The difference between weekends is wild. Two weekends ago was action-packed. We went to the playground so many times and went down so many slides. We stomped on leaves, we watched birds and watered the plants, we threw Dad’s panda toys down the stairs, we jumped around the house yelling BOING BOING BOING. We went to Costco (and BB had a full lunch of samples because he had the whole squad getting him MORE on demand). We went down to the basement numerous times, which I think is the most boring part of the house, but BB thought otherwise. He was really impressed by the furnace.
Last weekend, I didn’t particularly do anything. I sat at my computer. I didn’t even play games most of the time. There was no raid because meisnewbie, the linchpin of society, was away. On Sunday afternoon, I went to the playground across the street to do a half hour of sketching; at least that’s something.
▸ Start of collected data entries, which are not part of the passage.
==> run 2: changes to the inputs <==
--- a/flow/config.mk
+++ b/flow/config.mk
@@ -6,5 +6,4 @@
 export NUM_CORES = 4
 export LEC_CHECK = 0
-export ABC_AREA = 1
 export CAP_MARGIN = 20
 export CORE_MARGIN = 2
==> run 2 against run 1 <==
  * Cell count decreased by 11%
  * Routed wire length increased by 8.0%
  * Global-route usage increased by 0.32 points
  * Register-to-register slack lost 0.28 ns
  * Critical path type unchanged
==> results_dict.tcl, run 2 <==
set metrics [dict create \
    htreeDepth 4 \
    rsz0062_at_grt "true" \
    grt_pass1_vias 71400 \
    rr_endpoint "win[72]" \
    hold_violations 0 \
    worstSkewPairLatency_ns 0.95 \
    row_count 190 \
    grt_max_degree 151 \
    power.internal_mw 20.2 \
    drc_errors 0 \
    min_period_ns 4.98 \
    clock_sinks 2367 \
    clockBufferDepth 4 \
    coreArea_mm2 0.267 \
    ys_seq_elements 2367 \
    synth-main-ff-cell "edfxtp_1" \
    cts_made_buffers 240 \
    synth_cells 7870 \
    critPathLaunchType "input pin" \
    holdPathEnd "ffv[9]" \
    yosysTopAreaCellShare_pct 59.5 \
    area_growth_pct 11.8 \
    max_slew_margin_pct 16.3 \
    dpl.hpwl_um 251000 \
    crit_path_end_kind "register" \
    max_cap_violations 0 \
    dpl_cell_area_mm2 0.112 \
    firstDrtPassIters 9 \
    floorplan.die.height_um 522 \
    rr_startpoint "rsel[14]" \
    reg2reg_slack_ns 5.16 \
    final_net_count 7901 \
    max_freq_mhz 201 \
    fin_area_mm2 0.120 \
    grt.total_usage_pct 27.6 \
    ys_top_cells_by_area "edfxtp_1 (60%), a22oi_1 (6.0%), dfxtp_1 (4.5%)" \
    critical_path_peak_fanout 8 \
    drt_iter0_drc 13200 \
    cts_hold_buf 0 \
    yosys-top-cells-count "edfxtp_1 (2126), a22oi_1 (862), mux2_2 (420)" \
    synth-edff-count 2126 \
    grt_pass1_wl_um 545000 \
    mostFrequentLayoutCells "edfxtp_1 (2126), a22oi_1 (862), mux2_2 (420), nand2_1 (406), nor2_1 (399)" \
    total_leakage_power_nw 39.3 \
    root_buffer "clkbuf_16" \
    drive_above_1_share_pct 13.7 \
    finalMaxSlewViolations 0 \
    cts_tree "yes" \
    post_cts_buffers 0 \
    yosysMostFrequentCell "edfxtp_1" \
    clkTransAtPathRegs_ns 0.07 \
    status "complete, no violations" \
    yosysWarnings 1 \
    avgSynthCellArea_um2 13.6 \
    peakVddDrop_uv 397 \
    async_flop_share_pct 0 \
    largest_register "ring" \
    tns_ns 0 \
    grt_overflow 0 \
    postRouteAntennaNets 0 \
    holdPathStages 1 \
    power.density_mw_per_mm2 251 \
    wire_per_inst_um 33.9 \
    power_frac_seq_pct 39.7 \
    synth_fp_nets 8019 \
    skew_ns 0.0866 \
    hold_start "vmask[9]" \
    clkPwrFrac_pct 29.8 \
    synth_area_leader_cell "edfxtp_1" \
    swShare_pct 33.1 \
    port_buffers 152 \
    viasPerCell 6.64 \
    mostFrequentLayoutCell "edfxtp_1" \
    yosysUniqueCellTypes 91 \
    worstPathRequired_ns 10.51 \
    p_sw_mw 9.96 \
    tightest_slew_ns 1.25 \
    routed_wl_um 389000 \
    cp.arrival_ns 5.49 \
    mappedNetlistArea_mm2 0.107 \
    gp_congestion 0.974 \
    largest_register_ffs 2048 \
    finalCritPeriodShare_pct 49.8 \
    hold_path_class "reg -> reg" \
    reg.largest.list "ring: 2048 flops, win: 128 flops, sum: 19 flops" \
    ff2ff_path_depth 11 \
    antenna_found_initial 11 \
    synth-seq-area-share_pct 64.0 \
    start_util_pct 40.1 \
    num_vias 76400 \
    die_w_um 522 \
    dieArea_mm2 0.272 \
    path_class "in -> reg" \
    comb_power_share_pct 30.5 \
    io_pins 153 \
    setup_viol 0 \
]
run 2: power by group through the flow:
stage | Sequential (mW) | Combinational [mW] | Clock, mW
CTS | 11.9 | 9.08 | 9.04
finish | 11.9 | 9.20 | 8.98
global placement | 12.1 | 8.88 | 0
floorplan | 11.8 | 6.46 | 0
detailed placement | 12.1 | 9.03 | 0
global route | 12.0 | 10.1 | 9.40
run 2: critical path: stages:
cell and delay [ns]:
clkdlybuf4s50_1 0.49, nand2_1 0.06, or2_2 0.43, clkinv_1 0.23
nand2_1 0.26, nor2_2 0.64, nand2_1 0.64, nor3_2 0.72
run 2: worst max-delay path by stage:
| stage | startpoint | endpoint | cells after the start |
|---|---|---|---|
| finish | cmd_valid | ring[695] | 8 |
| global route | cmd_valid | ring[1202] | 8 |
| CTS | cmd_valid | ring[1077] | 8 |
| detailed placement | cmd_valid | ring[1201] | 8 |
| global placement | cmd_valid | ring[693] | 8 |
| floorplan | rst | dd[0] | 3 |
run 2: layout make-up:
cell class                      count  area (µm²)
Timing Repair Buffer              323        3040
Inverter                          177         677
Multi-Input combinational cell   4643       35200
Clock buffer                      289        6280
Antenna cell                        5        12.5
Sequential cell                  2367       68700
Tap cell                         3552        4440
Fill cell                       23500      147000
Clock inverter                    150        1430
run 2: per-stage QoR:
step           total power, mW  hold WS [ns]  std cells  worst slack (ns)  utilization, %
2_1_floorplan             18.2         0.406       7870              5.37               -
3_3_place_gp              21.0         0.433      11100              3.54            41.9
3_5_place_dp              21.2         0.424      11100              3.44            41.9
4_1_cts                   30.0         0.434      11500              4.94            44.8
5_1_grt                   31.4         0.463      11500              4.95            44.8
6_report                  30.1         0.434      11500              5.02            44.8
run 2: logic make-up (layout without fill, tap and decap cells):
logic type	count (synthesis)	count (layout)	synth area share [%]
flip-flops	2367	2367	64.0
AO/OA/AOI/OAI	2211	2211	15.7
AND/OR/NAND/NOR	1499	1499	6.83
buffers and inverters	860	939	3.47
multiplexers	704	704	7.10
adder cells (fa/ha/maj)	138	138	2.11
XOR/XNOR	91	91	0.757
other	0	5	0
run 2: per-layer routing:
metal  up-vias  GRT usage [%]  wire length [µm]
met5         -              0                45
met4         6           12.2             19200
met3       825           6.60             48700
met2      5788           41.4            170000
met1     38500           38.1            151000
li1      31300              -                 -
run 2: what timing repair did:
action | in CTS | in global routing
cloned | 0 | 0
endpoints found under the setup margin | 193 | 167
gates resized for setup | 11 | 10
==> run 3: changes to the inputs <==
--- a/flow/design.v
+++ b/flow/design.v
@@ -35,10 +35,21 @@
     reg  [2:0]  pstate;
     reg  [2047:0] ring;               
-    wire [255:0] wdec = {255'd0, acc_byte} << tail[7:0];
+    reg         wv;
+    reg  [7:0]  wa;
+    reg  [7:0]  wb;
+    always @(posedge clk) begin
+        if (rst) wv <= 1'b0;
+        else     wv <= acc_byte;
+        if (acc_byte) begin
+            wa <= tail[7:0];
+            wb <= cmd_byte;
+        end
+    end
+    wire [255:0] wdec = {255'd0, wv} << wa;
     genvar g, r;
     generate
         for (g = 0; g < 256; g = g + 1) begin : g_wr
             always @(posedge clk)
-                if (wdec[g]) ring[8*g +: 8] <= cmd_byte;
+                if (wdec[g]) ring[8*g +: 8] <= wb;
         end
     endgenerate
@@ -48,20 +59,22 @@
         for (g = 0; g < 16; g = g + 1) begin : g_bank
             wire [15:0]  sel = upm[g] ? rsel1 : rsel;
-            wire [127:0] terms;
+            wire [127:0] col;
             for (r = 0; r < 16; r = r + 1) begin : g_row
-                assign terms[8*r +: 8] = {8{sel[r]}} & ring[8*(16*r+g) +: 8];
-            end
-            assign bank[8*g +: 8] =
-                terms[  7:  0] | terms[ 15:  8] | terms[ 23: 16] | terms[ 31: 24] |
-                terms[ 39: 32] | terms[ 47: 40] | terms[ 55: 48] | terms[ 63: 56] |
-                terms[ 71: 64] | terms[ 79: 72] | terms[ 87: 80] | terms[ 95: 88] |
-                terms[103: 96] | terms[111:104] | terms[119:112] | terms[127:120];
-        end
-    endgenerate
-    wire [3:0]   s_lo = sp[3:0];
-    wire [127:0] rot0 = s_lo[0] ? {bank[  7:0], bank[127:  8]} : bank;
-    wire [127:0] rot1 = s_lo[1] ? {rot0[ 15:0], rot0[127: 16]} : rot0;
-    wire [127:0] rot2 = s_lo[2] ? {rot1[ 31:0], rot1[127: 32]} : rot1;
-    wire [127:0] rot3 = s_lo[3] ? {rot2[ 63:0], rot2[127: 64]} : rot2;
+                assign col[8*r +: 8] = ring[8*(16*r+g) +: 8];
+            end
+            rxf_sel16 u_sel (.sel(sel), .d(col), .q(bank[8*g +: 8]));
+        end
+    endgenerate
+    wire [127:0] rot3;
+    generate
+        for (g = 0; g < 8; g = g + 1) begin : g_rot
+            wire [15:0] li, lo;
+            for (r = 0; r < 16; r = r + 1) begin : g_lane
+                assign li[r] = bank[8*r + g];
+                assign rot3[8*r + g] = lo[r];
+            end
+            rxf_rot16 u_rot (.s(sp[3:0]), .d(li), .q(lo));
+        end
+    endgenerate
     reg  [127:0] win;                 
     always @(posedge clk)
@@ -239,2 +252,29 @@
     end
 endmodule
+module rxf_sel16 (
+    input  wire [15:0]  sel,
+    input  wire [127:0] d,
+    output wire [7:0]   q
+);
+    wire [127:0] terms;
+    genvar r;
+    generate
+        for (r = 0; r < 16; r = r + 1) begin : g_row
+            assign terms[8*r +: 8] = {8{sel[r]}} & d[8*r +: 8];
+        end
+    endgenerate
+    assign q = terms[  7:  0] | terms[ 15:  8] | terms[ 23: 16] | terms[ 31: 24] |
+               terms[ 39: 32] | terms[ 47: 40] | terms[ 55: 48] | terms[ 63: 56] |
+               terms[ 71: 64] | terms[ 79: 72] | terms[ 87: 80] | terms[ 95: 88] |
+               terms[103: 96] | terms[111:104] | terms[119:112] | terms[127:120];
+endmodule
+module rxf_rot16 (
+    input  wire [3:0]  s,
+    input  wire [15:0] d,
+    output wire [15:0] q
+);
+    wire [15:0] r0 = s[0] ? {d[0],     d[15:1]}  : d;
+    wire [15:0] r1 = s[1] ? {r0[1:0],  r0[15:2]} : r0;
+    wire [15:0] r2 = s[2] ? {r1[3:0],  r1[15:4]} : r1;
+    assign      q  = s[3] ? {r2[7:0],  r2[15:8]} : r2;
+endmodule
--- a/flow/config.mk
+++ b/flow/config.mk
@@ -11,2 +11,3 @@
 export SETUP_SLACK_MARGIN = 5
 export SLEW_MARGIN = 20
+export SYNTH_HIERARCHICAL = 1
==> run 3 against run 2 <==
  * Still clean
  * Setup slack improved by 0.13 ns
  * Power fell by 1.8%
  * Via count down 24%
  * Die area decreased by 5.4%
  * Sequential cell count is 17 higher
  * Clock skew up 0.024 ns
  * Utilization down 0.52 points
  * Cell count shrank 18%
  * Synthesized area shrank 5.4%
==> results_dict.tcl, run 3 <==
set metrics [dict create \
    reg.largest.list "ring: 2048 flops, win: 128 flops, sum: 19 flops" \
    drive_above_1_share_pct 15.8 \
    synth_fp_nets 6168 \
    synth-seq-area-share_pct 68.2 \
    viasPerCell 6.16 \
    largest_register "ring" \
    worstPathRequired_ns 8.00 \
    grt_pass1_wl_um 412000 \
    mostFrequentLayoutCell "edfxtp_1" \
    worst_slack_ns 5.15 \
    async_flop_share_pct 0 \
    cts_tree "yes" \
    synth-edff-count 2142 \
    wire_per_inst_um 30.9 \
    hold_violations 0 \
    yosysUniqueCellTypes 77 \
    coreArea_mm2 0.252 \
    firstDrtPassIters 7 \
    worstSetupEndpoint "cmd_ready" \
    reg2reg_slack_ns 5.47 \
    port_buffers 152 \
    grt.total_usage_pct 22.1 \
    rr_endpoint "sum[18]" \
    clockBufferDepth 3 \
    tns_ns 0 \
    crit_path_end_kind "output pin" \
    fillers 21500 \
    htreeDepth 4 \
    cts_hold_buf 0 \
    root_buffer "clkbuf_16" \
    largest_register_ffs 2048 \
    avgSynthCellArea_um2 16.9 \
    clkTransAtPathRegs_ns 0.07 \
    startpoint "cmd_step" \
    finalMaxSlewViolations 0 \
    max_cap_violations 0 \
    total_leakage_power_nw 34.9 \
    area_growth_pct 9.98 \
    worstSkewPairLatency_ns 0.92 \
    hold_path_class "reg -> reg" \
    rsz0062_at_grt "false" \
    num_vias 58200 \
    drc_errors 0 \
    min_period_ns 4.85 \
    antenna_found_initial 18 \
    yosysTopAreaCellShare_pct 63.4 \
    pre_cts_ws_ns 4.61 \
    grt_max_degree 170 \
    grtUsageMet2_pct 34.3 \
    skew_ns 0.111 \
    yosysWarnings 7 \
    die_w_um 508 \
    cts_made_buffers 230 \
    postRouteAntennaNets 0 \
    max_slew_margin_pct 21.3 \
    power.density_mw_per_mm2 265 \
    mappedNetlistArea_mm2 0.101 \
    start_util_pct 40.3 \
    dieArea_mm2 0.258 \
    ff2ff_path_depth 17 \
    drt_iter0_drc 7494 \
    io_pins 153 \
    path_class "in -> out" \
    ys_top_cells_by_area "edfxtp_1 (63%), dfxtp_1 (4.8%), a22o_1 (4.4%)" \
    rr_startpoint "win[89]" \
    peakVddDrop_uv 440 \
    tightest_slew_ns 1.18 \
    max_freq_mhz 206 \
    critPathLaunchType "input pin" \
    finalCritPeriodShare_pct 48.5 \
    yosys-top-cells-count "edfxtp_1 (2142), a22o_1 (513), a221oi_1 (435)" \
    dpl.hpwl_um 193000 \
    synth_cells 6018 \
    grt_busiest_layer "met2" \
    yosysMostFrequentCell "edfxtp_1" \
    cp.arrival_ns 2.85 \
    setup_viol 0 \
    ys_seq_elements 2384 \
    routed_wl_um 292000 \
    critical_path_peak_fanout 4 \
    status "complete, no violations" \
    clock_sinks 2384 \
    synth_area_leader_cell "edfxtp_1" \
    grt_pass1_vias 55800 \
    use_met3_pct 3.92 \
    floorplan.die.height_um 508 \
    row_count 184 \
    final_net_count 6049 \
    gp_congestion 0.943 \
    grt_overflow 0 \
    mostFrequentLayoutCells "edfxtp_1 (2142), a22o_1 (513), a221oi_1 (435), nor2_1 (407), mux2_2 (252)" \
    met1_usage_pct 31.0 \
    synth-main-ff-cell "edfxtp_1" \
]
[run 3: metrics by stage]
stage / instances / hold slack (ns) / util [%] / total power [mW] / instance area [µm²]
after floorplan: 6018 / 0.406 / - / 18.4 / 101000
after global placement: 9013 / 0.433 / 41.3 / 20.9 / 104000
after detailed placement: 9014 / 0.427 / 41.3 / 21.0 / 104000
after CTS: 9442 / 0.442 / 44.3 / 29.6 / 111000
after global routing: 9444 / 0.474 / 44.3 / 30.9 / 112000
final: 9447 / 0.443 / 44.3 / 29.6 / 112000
On Sunday night (technically Monday morning because it was past midnight), I finally decided to do something in the form of the Occult Crescent. This was HGR’s idea. He’s been grumbling about how they stripped out the soul of Eureka to make a casual-friendly streamlined grinding experience. But by the same token, he thought I might like it (big diss but also accurate) as an easy way to get tomes and gear upgrades.
(Same hat as when HGR was telling everyone how much Hundred Line sucked, but told me, “I think you’ll like it. It’s just very juvenile.”)
So, the Occult Crescent. I don’t dislike it (damning with faint praise), but I see why Eureka fans have issues with the design. Like, Eureka was rough as a casual player going solo. Leveling up on random mobs was super grindy. I think I reached level 7 before I quit? A lot of zone advancement was based on fighting NMs, but I couldn’t get to any NM without a higher-level friend escorting me (and reviving me whenever I accidentally aggroed a mob), and then I’d just die constantly to the boss due to being underleveled. But that’s what Eureka fans liked. It had challenge. It had progression. It required teamwork (lfg bun/nm). It had classic moments like Dante and HGR trying to sneak past dragons that were way too high level for them to fight.
Meanwhile, in the Occult Crescent: (1) You get mount access from the beginning. (2) Critical Encounters (the new NMs) automatically spawn on a loop, instead of needing to be spawned by players. (3) CEs do not require zone levels. Like, they function entirely on your regular player level. So I get to be Mr. Casual at occult level 1 and ride my mount to every CE and get full credit. For anyone wanting to engage with content instead of treating it like a tomestone drive-thru, it’s not so great.
But hey, I almost got enough silver for 745 pants! And about enough tomes for tome gloves, though I may want to save up for chest instead. Point is, Sugar Riot isn’t going to know what hit her adds.